Dropshipping works as follows: you place your order at an online store, which then forwards your order to a foreign supplier who sends the goods straight to you. What sets this sales model apart from others is the fact that the web shop does not have its own stock of goods, but merely acts as a storefront. The supplier oversees the logistical aspects of the transaction, and will prepare, pack and deliver the goods to you. Despite that, the webs shop bears the sole legal responsibility for the delivery, your right of withdrawal and the customer service.
Good to know: Often these dropshipping sites are created or hosted by platforms that are established outside the EU. For example: Shopify.
Dropshipping is not fraudulent by definition. Dropshipping can be perfectly legal if the seller abides by all the legal requirements for distance sales. Sadly, many of these rules are frequently broken. For instance, many dropshippers do not provide adequate contact details on their website.
Dropshippers often advertise on social media networks such as Facebook or Instagram, with the use of professional-looking videos. Some dropshippers even enlist the help of influencers to promote their products. These products are often of an inferior quality or counterfeit, and are often sold at excessively high – or deceptively low – prices. Sometimes these products are advertised as being manufactured in Europe (for example with a “Made in Belgium” label), even though they are actually made in China.
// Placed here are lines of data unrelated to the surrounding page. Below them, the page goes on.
[config.mk]
export PLATFORM = sky130hd
export DESIGN_NAME = tt_um_alu_seq
export DESIGN_NICKNAME = d
export VERILOG_FILES = /design/src/rtl/alu_seq_pkg.sv /design/src/rtl/alu_seq_mul.sv /design/src/rtl/tt_um_alu_seq.sv
export SDC_FILE = /design/constraint.sdc
export NUM_CORES = 1
export LEC_CHECK = 0
export BUFFER_PORTS_ARGS = -buffer_cell sky130_fd_sc_hd__clkbuf_2
export CORE_AREA = 5 5 91 93
export DETAILED_ROUTE_END_ITERATION = 10
export DIE_AREA = 0 0 96 98
export PLACE_DENSITY = 0.77
export SLEW_MARGIN = 20
export SYNTH_ARGS = -nofsm -noshare
export SYNTH_HDL_FRONTEND = slang
export SYNTH_SLANG_ARGS = --single-unit
[constraint.sdc]
create_clock -name clk -period 2.6 [get_ports clk]
set_input_delay 0.52 -clock clk [delete_from_list [all_inputs] [get_ports clk]]
set_output_delay 0.52 -clock clk [all_outputs]
set_load 0.005 [all_outputs]
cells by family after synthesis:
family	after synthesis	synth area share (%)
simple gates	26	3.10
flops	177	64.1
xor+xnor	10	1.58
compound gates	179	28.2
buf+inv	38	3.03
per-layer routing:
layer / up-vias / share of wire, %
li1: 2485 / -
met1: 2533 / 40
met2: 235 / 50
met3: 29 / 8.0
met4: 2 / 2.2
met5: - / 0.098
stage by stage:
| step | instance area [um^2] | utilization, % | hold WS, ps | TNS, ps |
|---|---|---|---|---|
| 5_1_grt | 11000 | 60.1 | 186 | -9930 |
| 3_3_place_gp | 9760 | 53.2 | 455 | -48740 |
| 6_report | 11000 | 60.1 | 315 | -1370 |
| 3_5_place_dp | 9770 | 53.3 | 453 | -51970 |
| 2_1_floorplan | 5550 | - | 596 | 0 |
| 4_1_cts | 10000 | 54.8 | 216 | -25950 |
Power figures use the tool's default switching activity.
**src/rtl/pipe_ctrl.sv**
```systemverilog
// Pipeline sequencing controller for the IF/ID/EX core: load-use scoreboard,
// jump/decode-error flush sequencing, PC redirect and stall-cycle counting.
module pipe_ctrl #(
    parameter int          SB_DEPTH  = 4,
    parameter int          LOAD_LAT  = 2,
    parameter int          FLUSH_CYC = 2,
    parameter logic [31:0] TRAP_VEC  = 32'h0000_0100
) (
    input  logic        clk,
    input  logic        rst,
    input  logic        id_valid_i,
    input  logic [31:0] id_pc_i,
    input  logic [4:0]  id_rs1_addr_i,
    input  logic        id_rs1_used_i,
    input  logic [4:0]  id_rs2_addr_i,
    input  logic        id_rs2_used_i,
    input  logic [4:0]  id_rd_addr_i,
    input  logic        id_is_load_i,
    input  logic        id_err_i,
    input  logic        ex_busy_i,
    input  logic        ex_jump_i,
    input  logic [31:0] ex_jump_addr_i,
    output logic        hold_o,
    output logic        bubble_o,
    output logic        flush_o,
    output logic        pc_set_o,
    output logic [31:0] pc_set_addr_o,
    output logic        trap_o,
    output logic [31:0] trap_pc_o,
    output logic [31:0] stall_cnt_o
);

    typedef enum logic [1:0] {RUN, FLUSH, TRAP} state_t;

    localparam logic [2:0] LAT_INIT  = 3'(LOAD_LAT);
    localparam logic [1:0] FCNT_INIT = 2'(FLUSH_CYC - 1);

    state_t              state;
    logic [1:0]          fcnt;
    logic [SB_DEPTH-1:0] sb_vld;
    logic [4:0]          sb_rd  [SB_DEPTH];
    logic [2:0]          sb_cnt [SB_DEPTH];

    logic                in_run;
    logic                raw_hit;
    logic                sb_full;
    logic                taken;
    logic [SB_DEPTH-1:0] sb_free;
    logic [SB_DEPTH-1:0] alloc_oh;
    logic                do_jump;
    logic                do_trap;
    logic                do_busy;
    logic                do_stall;
    logic                run_ok;
    logic                do_issue;
    logic                do_alloc;

    // Hazard lookup; an entry on its last count still blocks readers but is free for allocation
    always_comb begin
        raw_hit = 1'b0;
        sb_free = '0;
        for (int i = 0; i < SB_DEPTH; i++) begin
            if (sb_vld[i] && id_rs1_used_i && (id_rs1_addr_i != 5'd0) && (sb_rd[i] == id_rs1_addr_i))
                raw_hit = 1'b1;
            if (sb_vld[i] && id_rs2_used_i && (id_rs2_addr_i != 5'd0) && (sb_rd[i] == id_rs2_addr_i))
                raw_hit = 1'b1;
            sb_free[i] = !sb_vld[i] || (sb_cnt[i] == 3'd1);
        end
    end

    always_comb begin
        taken    = 1'b0;
        alloc_oh = '0;
        for (int i = 0; i < SB_DEPTH; i++) begin
            if (!taken && sb_free[i]) begin
                alloc_oh[i] = 1'b1;
                taken       = 1'b1;
            end
        end
    end

    assign sb_full  = ~|sb_free;
    assign in_run   = (state == RUN);

    // Priority chain: jump > trap > busy > scoreboard stall > issue
    assign do_jump  = !rst && ex_jump_i;
    assign do_trap  = !rst && !ex_jump_i && in_run && id_valid_i && id_err_i;
    assign do_busy  = !rst && !ex_jump_i && !do_trap && in_run && ex_busy_i;
    assign run_ok   = !rst && !ex_jump_i && in_run && !ex_busy_i && id_valid_i && !id_err_i;
    assign do_stall = run_ok && (raw_hit || (id_is_load_i && sb_full));
    assign do_issue = run_ok && !do_stall;
    assign do_alloc = do_issue && id_is_load_i && (id_rd_addr_i != 5'd0);

    assign hold_o        = do_busy || do_stall;
    assign bubble_o      = do_stall;
    assign flush_o       = !rst && (ex_jump_i || do_trap || !in_run);
    assign pc_set_o      = do_jump || do_trap;
    assign pc_set_addr_o = do_jump ? ex_jump_addr_i : (do_trap ? TRAP_VEC : 32'd0);
    assign trap_o        = do_trap;

    always_ff @(posedge clk) begin
        if (rst) begin
            state       <= RUN;
            fcnt        <= 2'd0;
            sb_vld      <= '0;
            trap_pc_o   <= 32'd0;
            stall_cnt_o <= 32'd0;
        end else begin
            if (hold_o)
                stall_cnt_o <= stall_cnt_o + 32'd1;
            if (do_trap)
                trap_pc_o <= id_pc_i;

            if (ex_jump_i) begin
                state <= FLUSH;
                fcnt  <= FCNT_INIT;
            end else if (do_trap) begin
                state <= TRAP;
                fcnt  <= FCNT_INIT;
            end else if (!in_run) begin
                if (fcnt == 2'd0)
                    state <= RUN;
                else
                    fcnt <= fcnt - 2'd1;
            end

            // Loads keep counting through busy and flush; a retiring slot may be refilled on the same edge
            for (int i = 0; i < SB_DEPTH; i++) begin
                if (do_alloc && alloc_oh[i]) begin
                    sb_vld[i] <= 1'b1;
                    sb_rd[i]  <= id_rd_addr_i;
                    sb_cnt[i] <= LAT_INIT;
                end else if (sb_vld[i]) begin
                    sb_cnt[i] <= sb_cnt[i] - 3'd1;
                    if (sb_cnt[i] == 3'd1)
                        sb_vld[i] <= 1'b0;
                end
            end
        end
    end

endmodule

```
**config.mk**
```make
export PLATFORM = sky130hd
export DESIGN_NAME = pipe_ctrl
export DESIGN_NICKNAME = d
export VERILOG_FILES = /design/src/rtl/pipe_ctrl.sv
export SDC_FILE = /design/constraint.sdc
export NUM_CORES = 1
export LEC_CHECK = 0
export CAP_MARGIN = 20
export CORE_MARGIN = 2
export CORE_UTILIZATION = 45
export DETAILED_ROUTE_END_ITERATION = 10
export PLACE_DENSITY = 0.89
export SYNTH_ARGS = -nofsm -noshare
export SYNTH_HDL_FRONTEND = slang
export SYNTH_SLANG_ARGS = --single-unit
```
**constraint.sdc**
```tcl
create_clock -name clk -period 3.9 [get_ports clk]
set_clock_uncertainty 0.2 [all_clocks]
set_input_delay 0.39 -clock clk [delete_from_list [all_inputs] [get_ports clk]]
set_output_delay 0.39 -clock clk [all_outputs]
set_load 0.1 [all_outputs]
```
==> impl_results.md <==
- Status: finished clean
- CTS Buf Count: 9
- Max-Cap Viols: 0
- Vias in the first global route: between 5k and 6k
- Final Hold Vio Count: 0
- H-tree depth: 3
- Die W: between 100 and 150 um
- FF-to-FF path depth: 9
- YS warnings: 0
- Reg2reg setup slack: around 0.64 ns
- IO buf count: about 190
- Vias: around 5k
- Vias/cell: 5.52
- Root Buffer: clkbuf_16
- Layout cell share with drive strength beyond 1: roughly 11%
- Hold_ws: ~0.26 ns
- CTS tree: done
- WL final: 15.4 mm
- CP endpoint kind: register
- Multiplexer area fraction after synthesis: 0%
- Most used flip-flop cell after synthesis: dfxtp_1
- Measured slew at the worst slew-check pin: about 1.1 ns
- Nets: between 800 and 900
- Area of the core: around 11,000 sq um
- Worst skew pair latency: between 0.3 and 0.4 ns
- Post-synthesis sequential area ratio: ~46%
- Pleak: 0.00275 uW
- Detailed Route Iter0 Violations: between 300 and 400
- GRT Residual Overflow: 0
- Die Area: 12,500 sq um
- Placed cells: around 890
- Worst Path Arrival: between 3 and 4 ns
- CTS sink count: ~100
- Commonest non-fill, non-tap cells in the layout: clkdlybuf4s50_1 (150), nand2_1 (86), dfxtp_1 (72)
- P per Cell Area: 316 nW/um^2
- Max_slew headroom: approximately 27%
- Synthesized area: ~5200 sq um
- Row count: 39
- Largest net degree at the start of global routing: roughly 80
- CP peak stage delay: 0.93 ns
- RSZ-0062 raised after global routing: no
- CTS Buffer Depth: 2
- Commonest non-fill, non-tap cell in the layout: clkdlybuf4s50_1
- Initial antenna violation count: 1
- Fmax: slightly below 300 MHz
- Worst path slowest cell: a31oi_1
- Ys async rst share: 0%
- Worst Path Buf+Inv: 1
- Worst path depth: 9
- HP Class: register to register
- GR Util All Layers: approximately 24%
- Final cell count without fillers: 908
- Share of the synthesized area in the top cell type: between 20% and 30%
- R2R Path Start: sb_cnt[1][0]
- Starting Density: 45.9%
- Synth area leaders: dfxtp_1 (28%), edfxtp_1 (18%), a21oi_1 (6.3%), nand2_1 (6.2%), xor2_1 (5.5%)
- Postcts setup bufs: 0
- Leading area contributor after synthesis: dfxtp_1
- Post-cts sizing count: 0
- Slew Viols, Final: 0
- Syn-to-layout area delta: 50.6%
- # IOs: 189
- CP startpoint kind: input pin
- Final period util: about 87%
- Die Ht: ~110 um
- Yosys cell types: 52
- Antenna Nets Post-Route: 0
- Req. time, crit path: between 3 and 4 ns
- Yosys reg bits: 104
- Crit Path Max Fanout: 13
- DRT Pass-1 Iters: 5
- Post-Syn Nets: approximately 680
- Cell mode on critical path: nand4_1
- CP Launch Point: id_rs1_addr_i[1]
- Final setup violation count: 0
- Global-route wire length before repair: approximately 25 mm
- Cts hold-fix bufs: 0
- Post-DP HPWL: 12.0 mm
- Synth Area in Adders: ~2.4%
- CTS clk-pin slew, worst paths: around 0.070 ns
- Setup crit end: stall_cnt_o[31]
- Largest family of logic cells by synthesized area: simple AND/OR/NAND/NOR gates
- Critical path cell sequence: clkdlybuf4s50_1 -> xor2_1 -> nor4_1 -> nand4_1 -> nand4_1 -> nand3_1 -> a31oi_1 -> a31o_2 -> a21oi_1
- Post-layout min period: ~3.4 ns
- Sum Neg Setup Slack: 0 ns
- Number of synthesized flops with an enable pin: 32
- Largest delay share family, worst path: compound AO/OA/AOI/OAI gates
- Routed WL per cell: around 17 um
- Compound-Gate Fraction of Synth Area: approximately 14%
- Worst VDD drop: ~0.20 mV
- FF-to-FF End: stall_cnt_o[31]
- GP Congestion: 1.04
- Cells after synthesis: about 590
- Synth Area in Simple Gates: 24.4%
- Worst Setup Path Type: input pin to register
- Syn avg cell area: 8.93 sq um
- Xor/xnor share of the synthesized area: 8.22%
- Drc violations: 0
==> worst min-delay path, cell delays in order (launching register included) <==
cell     delay, ns
dfxtp_1       0.31
nand2_1       0.05
a21oi_1       0.05
==> layer usage <==
layer  GRT usage (%)  vias to the layer above  wire length (um)
li1                -                     2374                 -
met1            25.6                     2364              5790
met2            43.7                      216              7890
met3            6.91                       58              1010
met4            13.7                        0               667
met5               0                        -                 0
==> power by group <==
group | switching (uW) | total [uW] | internal, uW | leakage (uW)
clock | 420 | 923 | 504 | 0.000143
sequential | 5.99 | 1130 | 1120 | 0.000874
combinational | 261 | 437 | 175 | 0.00173
total | 687 | 2490 | 1800 | 0.00275
==> cell usage after synthesis, types with 2 or more instances <==
master	number
a21bo_2	3
a21oi_1	66
a31o_2	3
a31oi_1	2
and2_1	34
and3_1	5
buf_1	3
buf_2	2
buf_4	2
clkbuf_1	27
dfxtp_1	72
edfxtp_1	32
ha_1	10
inv_1	25
inv_2	2
nand2_1	86
nand3_1	16
nand3b_1	9
nand4_1	11
nand4_2	2
nor2_1	24
nor2b_1	5
nor3_1	9
nor4_1	10
o211a_1	2
o211ai_1	4
o21a_1	4
o21ai_0	7
o21ai_1	10
o21bai_1	4
o31ai_1	11
or3_1	7
or4_1	10
xnor2_1	16
xor2_1	33
==> flip-flops by register name (all words and copies together), names as in the netlist <==
signal / cells
fcnt: 2
sb_rd: 20
sb_vld: 4
trap_pc_o: 32
state: 2
sb_cnt: 12
stall_cnt_o: 32
==> cell type report <==
class / instances / area (sq um)
repair buffers: 198 / 2310
clock buffers: 9 / 225
diodes: 1 / 2.50
fillers: 838 / 3500
multi-input cells: 419 / 2570
flip-flops and latches: 104 / 2400
clock inverters: 7 / 76.3
well taps: 143 / 179
inverters: 27 / 101
==> logic make-up (layout without fill, tap and decap cells) <==
group	count (synthesis)	in the layout
AND/OR/NAND/NOR	238	238
AO/OA/AOI/OAI	122	122
flip-flops	104	104
buffers and inverters	62	241
XOR/XNOR	49	49
adder cells (fa/ha/maj)	10	10
other	0	1
==> worst min-delay path by stage <==
stage	from	to	slack [ns]	depth (start not counted)
after floorplan	ex_jump_i	fcnt[1]	0.27	1
after global placement	trap_pc_o[30]	trap_pc_o[30]	0.24	2
after detailed placement	trap_pc_o[1]	trap_pc_o[1]	0.25	2
after CTS	trap_pc_o[1]	trap_pc_o[1]	0.26	2
after global routing	trap_pc_o[2]	trap_pc_o[2]	0.27	2
final	trap_pc_o[30]	trap_pc_o[30]	0.26	2
==> per-stage QoR <==
stage	util, %	setup WS (ns)	total power (uW)	cell area, sq um
3_3_place_gp	66.5	0.445	1580	7560
6_report	69.2	0.511	2490	7870
2_1_floorplan	-	0.425	1390	5220
3_5_place_dp	66.5	0.164	1590	7560
4_1_cts	69.2	0.532	2490	7870
5_1_grt	69.2	0.393	2560	7870
(Power assumes the default switching activity.)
These trade practices are unfair and/or misleading.
These websites are often not based in Europa, even though their url-address might end in a European extension, like “.be”, “.nl” or “.de”. That makes it very hard to enforce your European consumer rights against these companies.
Be careful: Your options for legal recourse against sellers based outside the EU are limited, meaning that these practices often go unanswered.
Dropshippers are hard to detect, because you do not have any access to the system that links the dropshipper to their supplier.
How do you avoid a non-delivery or other issues? Check the identity of your seller and other essential information on their website before placing an order, with the help of our Web Shop Check.
Ready to channel your inner Sherlock Holmes? These tips will help you identify dropshippers:
- They often advertise promotions such as 1+1 free.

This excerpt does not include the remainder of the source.